WHAT THE TASK ASKS
For every line in the material, print that line exactly.

[Opening EXCERPTED RECORDS section]

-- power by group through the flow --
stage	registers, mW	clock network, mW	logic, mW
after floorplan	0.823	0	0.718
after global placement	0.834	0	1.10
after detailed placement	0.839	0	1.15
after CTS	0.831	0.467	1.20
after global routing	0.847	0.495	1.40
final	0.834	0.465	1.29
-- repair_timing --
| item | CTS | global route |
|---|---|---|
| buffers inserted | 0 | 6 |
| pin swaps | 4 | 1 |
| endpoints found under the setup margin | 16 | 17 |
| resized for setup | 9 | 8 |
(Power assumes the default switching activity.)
File: config.mk
export PLATFORM = sky130hd
export DESIGN_NAME = asteroid_wave_scheduler
export DESIGN_NICKNAME = d
export VERILOG_FILES = /design/src/rtl/game_pkg.sv /design/src/rtl/bcd_score_counter.sv /design/src/rtl/asteroid_wave_scheduler.sv
export SDC_FILE = /design/constraint.sdc
export NUM_CORES = 1
export LEC_CHECK = 0
export CAP_MARGIN = 20
export CORE_UTILIZATION = 53
export CTS_CLUSTER_DIAMETER = 60
export DETAILED_ROUTE_END_ITERATION = 8
export GPL_TIMING_DRIVEN = 0
export PLACE_DENSITY = 0.9
export REMOVE_ABC_BUFFERS = 1
export SYNTH_ARGS = -nofsm -noshare
export SYNTH_HDL_FRONTEND = slang
export SYNTH_SLANG_ARGS = --single-unit
File: constraint.sdc
create_clock -name clk -period 4.74 [get_ports clk]
set_input_delay 0.948 -clock clk [delete_from_list [all_inputs] [get_ports clk]]
set_output_delay 0.948 -clock clk [all_outputs]
set_load 0.01 [all_outputs]
--- src/rtl/data_mem_arbiter.sv ---
// data_mem_arbiter
//   Shares the single-port DataRam between the load/store unit (port 0)
//   and the loader/debug port (port 1). Every access runs
//   IDLE -> ACCESS -> (RESP for reads) -> IDLE.
//   CLK, Reset            : clock, synchronous active-high reset.
//   req, we               : per-port request / write enable (bit = port).
//   addr0/1, wdata0/1     : per-port address and write data.
//   gnt                   : one-cycle pulse while the port's access is issued.
//   rvalid, rdata         : one-cycle read-return pulse and shared read data.
//   conflict_cnt          : saturating count of sampled ties.
//   MemRead, MemWrite     : DataRam strobes, forced low while Reset is high.
//   DataSrcA, DataSrcB    : DataRam address / write data.
//   DataMemOut            : DataRam read data, valid the cycle after MemRead.
module data_mem_arbiter
    import data_mem_arb_pkg::*;
#(
    parameter int unsigned ADDR_W    = ARB_ADDR_W,
    parameter int unsigned DATA_W    = ARB_DATA_W,
    parameter bit          FIXED_PRI = 1'b0
) (
    input  logic              CLK,
    input  logic              Reset,
    input  logic [1:0]        req,
    input  logic [1:0]        we,
    input  logic [ADDR_W-1:0] addr0,
    input  logic [ADDR_W-1:0] addr1,
    input  logic [DATA_W-1:0] wdata0,
    input  logic [DATA_W-1:0] wdata1,
    output logic [1:0]        gnt,
    output logic [1:0]        rvalid,
    output logic [DATA_W-1:0] rdata,
    output logic [7:0]        conflict_cnt,
    output logic              MemRead,
    output logic              MemWrite,
    output logic [ADDR_W-1:0] DataSrcA,
    output logic [DATA_W-1:0] DataSrcB,
    input  logic [DATA_W-1:0] DataMemOut
);

    arb_state_t        state_q, state_d;
    mem_req_t          cmd_q, cmd_d;
    logic              owner_q, owner_d;
    logic              last_owner_q, last_owner_d;
    logic [1:0]        rvalid_q, rvalid_d;
    logic [DATA_W-1:0] rdata_q, rdata_d;
    logic [7:0]        cnt_q, cnt_d;
    logic              winner;
    logic              conflict;

    arb_rr2 #(
        .FIXED_PRI (FIXED_PRI)
    ) u_pick (
        .req_i        (req),
        .last_owner_i (last_owner_q),
        .winner_o     (winner),
        .conflict_o   (conflict)
    );

    // State register.
    always_ff @(posedge CLK) begin
        if (Reset) begin
            state_q <= IDLE;
        end else begin
            state_q <= state_d;
        end
    end

    // Datapath registers; reset drops any latched command and pending rvalid.
    always_ff @(posedge CLK) begin
        if (Reset) begin
            cmd_q        <= '0;
            owner_q      <= 1'b0;
            last_owner_q <= 1'b1;
            rvalid_q     <= '0;
            rdata_q      <= '0;
            cnt_q        <= '0;
        end else begin
            cmd_q        <= cmd_d;
            owner_q      <= owner_d;
            last_owner_q <= last_owner_d;
            rvalid_q     <= rvalid_d;
            rdata_q      <= rdata_d;
            cnt_q        <= cnt_d;
        end
    end

    // Next-state and datapath update.
    always_comb begin
        state_d      = state_q;
        cmd_d        = cmd_q;
        owner_d      = owner_q;
        last_owner_d = last_owner_q;
        rvalid_d     = '0;
        rdata_d      = rdata_q;
        cnt_d        = cnt_q;
        case (state_q)
            IDLE: begin
                if (|req) begin
                    state_d     = ACCESS;
                    owner_d     = winner;
                    cmd_d.we    = winner ? we[1] : we[0];
                    cmd_d.addr  = winner ? addr1 : addr0;
                    cmd_d.wdata = winner ? wdata1 : wdata0;
                    if (conflict && (cnt_q != 8'hFF)) begin
                        cnt_d = cnt_q + 8'd1;
                    end
                end
            end
            ACCESS: begin
                last_owner_d = owner_q;
                state_d      = cmd_q.we ? IDLE : RESP;
            end
            RESP: begin
                state_d           = IDLE;
                rdata_d           = DataMemOut;
                rvalid_d[owner_q] = 1'b1;
            end
            default: state_d = IDLE;
        endcase
    end

    // Outputs.
    always_comb begin
        gnt      = '0;
        MemRead  = 1'b0;
        MemWrite = 1'b0;
        DataSrcA = '0;
        DataSrcB = '0;
        if (state_q == ACCESS) begin
            gnt[owner_q] = 1'b1;
            DataSrcA     = cmd_q.addr;
            DataSrcB     = cmd_q.wdata;
            MemWrite     = cmd_q.we & ~Reset;
            MemRead      = ~cmd_q.we & ~Reset;
        end
    end

    assign rvalid       = rvalid_q;
    assign rdata        = rdata_q;
    assign conflict_cnt = cnt_q;

endmodule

[Closing EXCERPTED RECORDS section]

RESPONSE TO THIS EXERCISE
-- power by group through the flow --
stage	registers, mW	clock network, mW	logic, mW
after floorplan	0.823	0	0.718
after global placement	0.834	0	1.10
after detailed placement	0.839	0	1.15
after CTS	0.831	0.467	1.20
after global routing	0.847	0.495	1.40
final	0.834	0.465	1.29
-- repair_timing --
| item | CTS | global route |
|---|---|---|
| buffers inserted | 0 | 6 |
| pin swaps | 4 | 1 |
| endpoints found under the setup margin | 16 | 17 |
| resized for setup | 9 | 8 |
(Power assumes the default switching activity.)
File: config.mk
export PLATFORM = sky130hd
export DESIGN_NAME = asteroid_wave_scheduler
export DESIGN_NICKNAME = d
export VERILOG_FILES = /design/src/rtl/game_pkg.sv /design/src/rtl/bcd_score_counter.sv /design/src/rtl/asteroid_wave_scheduler.sv
export SDC_FILE = /design/constraint.sdc
export NUM_CORES = 1
export LEC_CHECK = 0
export CAP_MARGIN = 20
export CORE_UTILIZATION = 53
export CTS_CLUSTER_DIAMETER = 60
export DETAILED_ROUTE_END_ITERATION = 8
export GPL_TIMING_DRIVEN = 0
export PLACE_DENSITY = 0.9
export REMOVE_ABC_BUFFERS = 1
export SYNTH_ARGS = -nofsm -noshare
export SYNTH_HDL_FRONTEND = slang
export SYNTH_SLANG_ARGS = --single-unit
File: constraint.sdc
create_clock -name clk -period 4.74 [get_ports clk]
set_input_delay 0.948 -clock clk [delete_from_list [all_inputs] [get_ports clk]]
set_output_delay 0.948 -clock clk [all_outputs]
set_load 0.01 [all_outputs]
--- src/rtl/data_mem_arbiter.sv ---
// data_mem_arbiter
//   Shares the single-port DataRam between the load/store unit (port 0)
//   and the loader/debug port (port 1). Every access runs
//   IDLE -> ACCESS -> (RESP for reads) -> IDLE.
//   CLK, Reset            : clock, synchronous active-high reset.
//   req, we               : per-port request / write enable (bit = port).
//   addr0/1, wdata0/1     : per-port address and write data.
//   gnt                   : one-cycle pulse while the port's access is issued.
//   rvalid, rdata         : one-cycle read-return pulse and shared read data.
//   conflict_cnt          : saturating count of sampled ties.
//   MemRead, MemWrite     : DataRam strobes, forced low while Reset is high.
//   DataSrcA, DataSrcB    : DataRam address / write data.
//   DataMemOut            : DataRam read data, valid the cycle after MemRead.
module data_mem_arbiter
    import data_mem_arb_pkg::*;
#(
    parameter int unsigned ADDR_W    = ARB_ADDR_W,
    parameter int unsigned DATA_W    = ARB_DATA_W,
    parameter bit          FIXED_PRI = 1'b0
) (
    input  logic              CLK,
    input  logic              Reset,
    input  logic [1:0]        req,
    input  logic [1:0]        we,
    input  logic [ADDR_W-1:0] addr0,
    input  logic [ADDR_W-1:0] addr1,
    input  logic [DATA_W-1:0] wdata0,
    input  logic [DATA_W-1:0] wdata1,
    output logic [1:0]        gnt,
    output logic [1:0]        rvalid,
    output logic [DATA_W-1:0] rdata,
    output logic [7:0]        conflict_cnt,
    output logic              MemRead,
    output logic              MemWrite,
    output logic [ADDR_W-1:0] DataSrcA,
    output logic [DATA_W-1:0] DataSrcB,
    input  logic [DATA_W-1:0] DataMemOut
);

    arb_state_t        state_q, state_d;
    mem_req_t          cmd_q, cmd_d;
    logic              owner_q, owner_d;
    logic              last_owner_q, last_owner_d;
    logic [1:0]        rvalid_q, rvalid_d;
    logic [DATA_W-1:0] rdata_q, rdata_d;
    logic [7:0]        cnt_q, cnt_d;
    logic              winner;
    logic              conflict;

    arb_rr2 #(
        .FIXED_PRI (FIXED_PRI)
    ) u_pick (
        .req_i        (req),
        .last_owner_i (last_owner_q),
        .winner_o     (winner),
        .conflict_o   (conflict)
    );

    // State register.
    always_ff @(posedge CLK) begin
        if (Reset) begin
            state_q <= IDLE;
        end else begin
            state_q <= state_d;
        end
    end

    // Datapath registers; reset drops any latched command and pending rvalid.
    always_ff @(posedge CLK) begin
        if (Reset) begin
            cmd_q        <= '0;
            owner_q      <= 1'b0;
            last_owner_q <= 1'b1;
            rvalid_q     <= '0;
            rdata_q      <= '0;
            cnt_q        <= '0;
        end else begin
            cmd_q        <= cmd_d;
            owner_q      <= owner_d;
            last_owner_q <= last_owner_d;
            rvalid_q     <= rvalid_d;
            rdata_q      <= rdata_d;
            cnt_q        <= cnt_d;
        end
    end

    // Next-state and datapath update.
    always_comb begin
        state_d      = state_q;
        cmd_d        = cmd_q;
        owner_d      = owner_q;
        last_owner_d = last_owner_q;
        rvalid_d     = '0;
        rdata_d      = rdata_q;
        cnt_d        = cnt_q;
        case (state_q)
            IDLE: begin
                if (|req) begin
                    state_d     = ACCESS;
                    owner_d     = winner;
                    cmd_d.we    = winner ? we[1] : we[0];
                    cmd_d.addr  = winner ? addr1 : addr0;
                    cmd_d.wdata = winner ? wdata1 : wdata0;
                    if (conflict && (cnt_q != 8'hFF)) begin
                        cnt_d = cnt_q + 8'd1;
                    end
                end
            end
            ACCESS: begin
                last_owner_d = owner_q;
                state_d      = cmd_q.we ? IDLE : RESP;
            end
            RESP: begin
                state_d           = IDLE;
                rdata_d           = DataMemOut;
                rvalid_d[owner_q] = 1'b1;
            end
            default: state_d = IDLE;
        endcase
    end

    // Outputs.
    always_comb begin
        gnt      = '0;
        MemRead  = 1'b0;
        MemWrite = 1'b0;
        DataSrcA = '0;
        DataSrcB = '0;
        if (state_q == ACCESS) begin
            gnt[owner_q] = 1'b1;
            DataSrcA     = cmd_q.addr;
            DataSrcB     = cmd_q.wdata;
            MemWrite     = cmd_q.we & ~Reset;
            MemRead      = ~cmd_q.we & ~Reset;
        end
    end

    assign rvalid       = rvalid_q;
    assign rdata        = rdata_q;
    assign conflict_cnt = cnt_q;

endmodule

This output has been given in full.